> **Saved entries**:
From an optimization exercise on the open Yosys and OpenROAD flow, aimed at small area and a short achievable clock period; shortcuts taken in it are not production practice. Only simulation tests tie the RTL to the original design; equivalence was not proved. The flow treats the clock pin as an ideal source, which a real chip does not have. Power and IR drop assume default switching activity.

$ cat constraint.sdc
create_clock -name core_clock -period 12.0 [get_ports {clk}]
set_input_delay 2.4000 -clock core_clock [delete_from_list [all_inputs] [get_ports {clk}]]
set_output_delay 2.4000 -clock core_clock [all_outputs]
set_load 0.01 [all_outputs]
$ cat config.mk
export PLATFORM = sky130hd
export DESIGN_NAME = exec_core
export DESIGN_NICKNAME = exec_core
export VERILOG_FILES = /design/flow/design.v
export SDC_FILE = /design/flow/constraint.sdc
export NUM_CORES = 4
export LEC_CHECK = 0
export CAP_MARGIN = 20
export CORE_MARGIN = 2
export CORE_UTILIZATION = 40
export PLACE_DENSITY = 0.6
export SLEW_MARGIN = 20
export TNS_END_PERCENT = 0
$ cat standard.sh
#!/bin/bash
# synth_recipe.tcl (not shown) runs the flow's synth.tcl, then flattens the netlist and writes it again
# the make line also repeats each setting of config.mk as NAME=value (left out here)
make -C /OpenROAD-flow-scripts/flow DESIGN_CONFIG=/design/flow/config.mk WORK_HOME=/design/flow/orfs CLKGATE_MAP_FILE= SYNTH_SCRIPT=/design/flow/synth_recipe.tcl "${@:-finish}"
$ cat flow/run.sh
#!/bin/bash
# Standard layout, with plain buffers on the ports, a clock tree of fewer, larger leaf clusters
# and setup repair aimed below the clock period.
set -euo pipefail
bash standard.sh "BUFFER_PORTS_ARGS=-buffer_cell sky130_fd_sc_hd__buf_2" "SETUP_SLACK_MARGIN=7" \
  "CTS_ARGS=-sink_clustering_enable -repair_clock_nets -sink_clustering_size 20 -sink_clustering_max_diameter 60 -buf_list {sky130_fd_sc_hd__clkbuf_4 sky130_fd_sc_hd__clkbuf_8 sky130_fd_sc_hd__clkbuf_16} -dont_use_dummy_load" \
  finish > standard_flow.log 2>&1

> **PROBLEM REQUIREMENTS**: Could you retype exactly the lines above from the one containing "export LEC_CHECK = 0" through the last line of the records, both included, and nothing else?

> **SOLUTION TO THE EXERCISE**:
export LEC_CHECK = 0
export CAP_MARGIN = 20
export CORE_MARGIN = 2
export CORE_UTILIZATION = 40
export PLACE_DENSITY = 0.6
export SLEW_MARGIN = 20
export TNS_END_PERCENT = 0
$ cat standard.sh
#!/bin/bash
# synth_recipe.tcl (not shown) runs the flow's synth.tcl, then flattens the netlist and writes it again
# the make line also repeats each setting of config.mk as NAME=value (left out here)
make -C /OpenROAD-flow-scripts/flow DESIGN_CONFIG=/design/flow/config.mk WORK_HOME=/design/flow/orfs CLKGATE_MAP_FILE= SYNTH_SCRIPT=/design/flow/synth_recipe.tcl "${@:-finish}"
$ cat flow/run.sh
#!/bin/bash
# Standard layout, with plain buffers on the ports, a clock tree of fewer, larger leaf clusters
# and setup repair aimed below the clock period.
set -euo pipefail
bash standard.sh "BUFFER_PORTS_ARGS=-buffer_cell sky130_fd_sc_hd__buf_2" "SETUP_SLACK_MARGIN=7" \
  "CTS_ARGS=-sink_clustering_enable -repair_clock_nets -sink_clustering_size 20 -sink_clustering_max_diameter 60 -buf_list {sky130_fd_sc_hd__clkbuf_4 sky130_fd_sc_hd__clkbuf_8 sky130_fd_sc_hd__clkbuf_16} -dont_use_dummy_load" \
  finish > standard_flow.log 2>&1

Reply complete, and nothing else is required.